Significant research is being carried out in the field of renewable energy to develop and improve current technology to reduce or eliminate the dependence on fossil fuels. Such developments include the use of solar cooling systems to provide process or space cooling in diverse industrial processes. A solar cooling system was funded through the Italia-Malta Interreg program. It consists of an ammonia-water vapour absorption chiller and evacuated tube collectors was installed at the Buskett Research centre for Viticulture and Oenology to provide chilled water for wine temperature control during fermentation. The solar collectors generate the required thermal energy for the chiller to operate. One of the objectives was to evaluate the performance and observe the operational characteristics of this solar powered cooling system. These were collected through extensive experimentation sessions both prior and during the fermentation period.
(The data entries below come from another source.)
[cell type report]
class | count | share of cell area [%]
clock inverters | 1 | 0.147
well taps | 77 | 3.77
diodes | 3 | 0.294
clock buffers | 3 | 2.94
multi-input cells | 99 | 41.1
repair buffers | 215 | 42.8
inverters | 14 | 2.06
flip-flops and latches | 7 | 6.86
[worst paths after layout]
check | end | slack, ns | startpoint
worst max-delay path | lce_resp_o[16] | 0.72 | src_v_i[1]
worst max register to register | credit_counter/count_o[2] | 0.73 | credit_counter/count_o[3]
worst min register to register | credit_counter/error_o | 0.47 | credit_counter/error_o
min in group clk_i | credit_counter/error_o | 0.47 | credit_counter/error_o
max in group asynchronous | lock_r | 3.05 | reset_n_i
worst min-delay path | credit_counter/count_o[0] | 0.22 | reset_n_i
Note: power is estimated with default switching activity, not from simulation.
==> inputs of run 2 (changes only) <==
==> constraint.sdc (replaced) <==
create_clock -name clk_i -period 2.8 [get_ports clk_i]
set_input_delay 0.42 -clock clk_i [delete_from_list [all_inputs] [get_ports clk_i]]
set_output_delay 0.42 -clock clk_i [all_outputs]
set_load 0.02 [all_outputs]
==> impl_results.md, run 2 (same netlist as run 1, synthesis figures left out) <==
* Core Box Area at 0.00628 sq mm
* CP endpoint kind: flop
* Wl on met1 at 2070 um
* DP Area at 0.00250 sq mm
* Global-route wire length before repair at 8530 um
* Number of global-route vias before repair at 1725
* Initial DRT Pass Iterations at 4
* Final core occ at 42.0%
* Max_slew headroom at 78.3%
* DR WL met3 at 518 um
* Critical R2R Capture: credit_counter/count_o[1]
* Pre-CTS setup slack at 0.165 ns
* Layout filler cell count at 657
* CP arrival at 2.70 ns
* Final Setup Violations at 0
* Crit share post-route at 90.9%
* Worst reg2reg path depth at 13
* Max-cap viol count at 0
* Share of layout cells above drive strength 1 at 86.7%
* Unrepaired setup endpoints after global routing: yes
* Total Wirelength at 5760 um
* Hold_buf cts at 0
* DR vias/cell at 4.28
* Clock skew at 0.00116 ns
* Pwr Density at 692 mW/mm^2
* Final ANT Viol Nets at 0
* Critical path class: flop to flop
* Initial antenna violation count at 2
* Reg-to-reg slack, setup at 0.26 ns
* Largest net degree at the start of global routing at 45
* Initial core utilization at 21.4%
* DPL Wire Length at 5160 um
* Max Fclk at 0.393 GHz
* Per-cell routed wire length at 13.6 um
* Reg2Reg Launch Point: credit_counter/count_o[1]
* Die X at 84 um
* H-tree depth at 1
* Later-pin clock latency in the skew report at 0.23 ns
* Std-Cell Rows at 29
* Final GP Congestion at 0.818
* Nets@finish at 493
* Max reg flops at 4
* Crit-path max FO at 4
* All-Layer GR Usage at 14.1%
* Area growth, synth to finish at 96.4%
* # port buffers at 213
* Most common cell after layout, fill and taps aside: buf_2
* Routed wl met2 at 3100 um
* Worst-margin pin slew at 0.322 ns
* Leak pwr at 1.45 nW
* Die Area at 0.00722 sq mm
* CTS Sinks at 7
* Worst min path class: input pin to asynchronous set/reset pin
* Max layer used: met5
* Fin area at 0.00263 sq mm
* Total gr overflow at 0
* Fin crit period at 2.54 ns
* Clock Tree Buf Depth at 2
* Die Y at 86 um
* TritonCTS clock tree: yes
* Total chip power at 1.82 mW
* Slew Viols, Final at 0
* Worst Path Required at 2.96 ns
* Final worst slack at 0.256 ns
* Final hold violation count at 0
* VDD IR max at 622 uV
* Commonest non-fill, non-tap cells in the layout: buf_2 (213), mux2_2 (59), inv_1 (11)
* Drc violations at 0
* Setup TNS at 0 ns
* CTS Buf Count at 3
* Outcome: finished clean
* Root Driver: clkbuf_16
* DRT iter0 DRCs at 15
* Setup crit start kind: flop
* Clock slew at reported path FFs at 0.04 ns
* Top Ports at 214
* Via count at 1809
==> config.mk <==
export PLATFORM = sky130hd
export DESIGN_NAME = qpu_exu_trigger
export DESIGN_NICKNAME = d
export VERILOG_FILES = /design/src/rtl/qpu_exu_trigger.sv
export SDC_FILE = /design/constraint.sdc
export NUM_CORES = 1
export LEC_CHECK = 0
export CAP_MARGIN = 20
export CORE_AREA = 4 4 137 139
export DETAILED_ROUTE_END_ITERATION = 10
export DIE_AREA = 0 0 141 143
export PLACE_DENSITY_LB_ADDON = 0.08
export SLEW_MARGIN = 5
export SYNTH_ARGS = -nofsm -noshare
export SYNTH_HDL_FRONTEND = slang
export SYNTH_SLANG_ARGS = --single-unit
==> constraint.sdc <==
create_clock -name clk -period 7.7 [get_ports clk]
set_input_delay 0.77 -clock clk [delete_from_list [all_inputs] [get_ports clk]]
set_output_delay 0.77 -clock clk [all_outputs]
set_load 0.02 [all_outputs]
==> src/rtl/qpu_exu_trigger.sv <==
// qpu_exu_trigger: run-controlled saturating timeline with per-channel time-stamped event FIFOs
//   clk, rst              clock, asynchronous active-high reset
//   start/stop/err_clr    run control pulses
//   tragger_o_clk_ena     timeline count enable; tragger_o_clk is the registered timeline
//   evq_dest_o_valid/data per-channel event strobes and packed event data
//   ch_valid/ready/data/stamp  per-channel FIFO head (data and capture time, zero when empty)
//   state_o               IDLE=0 RUN=1 DONE=2 ERR=3
//   ovf_err               sticky per-channel overflow flags
module qpu_exu_trigger #(
   parameter int TIME_W = 16,
   parameter int EV_NUM = 4,
   parameter int EV_W   = 8,
   parameter int BUF_DP = 2
) (
   input  logic                     clk,
   input  logic                     rst,
   input  logic                     start,
   input  logic                     stop,
   input  logic                     err_clr,
   input  logic                     tragger_o_clk_ena,
   output logic [TIME_W-1:0]        tragger_o_clk,
   input  logic [EV_NUM-1:0]        evq_dest_o_valid,
   input  logic [EV_NUM*EV_W-1:0]   evq_dest_o_data,
   output logic [EV_NUM-1:0]        ch_valid,
   input  logic [EV_NUM-1:0]        ch_ready,
   output logic [EV_NUM*EV_W-1:0]   ch_data,
   output logic [EV_NUM*TIME_W-1:0] ch_stamp,
   output logic [1:0]               state_o,
   output logic [EV_NUM-1:0]        ovf_err
);
   localparam int PW = BUF_DP > 1 ? $clog2(BUF_DP) : 1;
   localparam int CW = $clog2(BUF_DP + 1);
   typedef enum logic [1:0] {IDLE = 2'd0, RUN = 2'd1, DONE = 2'd2, ERR = 2'd3} state_t;
   state_t            state_q;
   logic [TIME_W-1:0] time_q, time_d;
   logic [EV_NUM-1:0] ovf, ovf_q;
   logic              flush;
   function automatic logic [PW-1:0] nxt(input logic [PW-1:0] p);
      return p == PW'(BUF_DP - 1) ? '0 : p + 1'b1;
   endfunction
   // Every return to IDLE clears the timeline and empties all channels.
   always_comb begin
      flush  = (stop && state_q != IDLE) || (err_clr && state_q == ERR);
      time_d = (state_q == RUN && tragger_o_clk_ena && time_q != '1) ? time_q + 1'b1 : time_q;
   end
   always_ff @(posedge clk or posedge rst)
      if (rst) begin
         state_q <= IDLE;
         time_q  <= '0;
         ovf_q   <= '0;
      end else begin
         ovf_q  <= err_clr ? '0 : ovf_q | ovf;
         time_q <= flush ? '0 : time_d;
         if (flush) state_q <= IDLE;
         else if (state_q == IDLE && start) state_q <= RUN;
         else if (state_q == RUN && |ovf) state_q <= ERR;
         // the timeline is never all-ones inside RUN, so reaching it here means this edge saturated it
         else if (state_q == RUN && &time_d) state_q <= DONE;
      end
   assign tragger_o_clk = time_q;
   assign state_o       = state_q;
   assign ovf_err       = ovf_q;
   for (genvar i = 0; i < EV_NUM; i++) begin : g_ch
      logic [EV_W-1:0]   dat_q [BUF_DP];
      logic [TIME_W-1:0] stp_q [BUF_DP];
      logic [PW-1:0]     rd_q, wr_q;
      logic [CW-1:0]     cnt_q, cnt_d;
      logic              vld_q, push, pop, wr;
      assign push   = state_q == RUN && evq_dest_o_valid[i];
      assign pop    = vld_q && ch_ready[i];
      // a pop on a full channel frees the slot the same edge, so the push still lands
      assign wr     = push && (cnt_q != CW'(BUF_DP) || pop);
      assign ovf[i] = push && !wr;
      assign cnt_d  = cnt_q + CW'(wr) - CW'(pop);
      always_ff @(posedge clk or posedge rst)
         if (rst) begin
            rd_q  <= '0;
            wr_q  <= '0;
            cnt_q <= '0;
            vld_q <= 1'b0;
         end else if (flush) begin
            rd_q  <= '0;
            wr_q  <= '0;
            cnt_q <= '0;
            vld_q <= 1'b0;
         end else begin
            if (wr) wr_q <= nxt(wr_q);
            if (pop) rd_q <= nxt(rd_q);
            cnt_q <= cnt_d;
            vld_q <= cnt_d != '0;
         end
      always_ff @(posedge clk)
         if (wr) begin
            dat_q[wr_q] <= evq_dest_o_data[i*EV_W +: EV_W];
            stp_q[wr_q] <= time_q;
         end
      assign ch_valid[i]                 = vld_q;
      assign ch_data[i*EV_W +: EV_W]     = vld_q ? dat_q[rd_q] : '0;
      assign ch_stamp[i*TIME_W +: TIME_W] = vld_q ? stp_q[rd_q] : '0;
   end
endmodule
Moreover, an extensive literature review was carried out on steady-state and transient modes of operation and its application across the wine industry to determine those factors that have a direct impact on the operational performance of such systems. From the review, it resulted that several configurations and control strategies can be applied to achieve the optimal performance for the various ambient conditions. During the first experimental runs, the solar cooling system could not operate in high solar radiation conditions. The evacuated tube collectors generated thermal energy beyond the required yield causing over-heating of the working fluid, which for this system is water. In this scenario, the system had to be switched off to allow the water to change phase back to liquid and the pressure to return to the nominal value. The solar collector arrays were significantly upgraded to improve the overall performance of the solar cooling system. The system was then tested rigorously across the summer months. Data measured during two distinct experimentation sessions is presented in this dissertation. In the initial runs, the system was unable to operate in high solar radiation conditions which impeded the wine fermentation process. After the experimentation, the system can operate uninterrupted while being remotely monitored, positively impacting the process.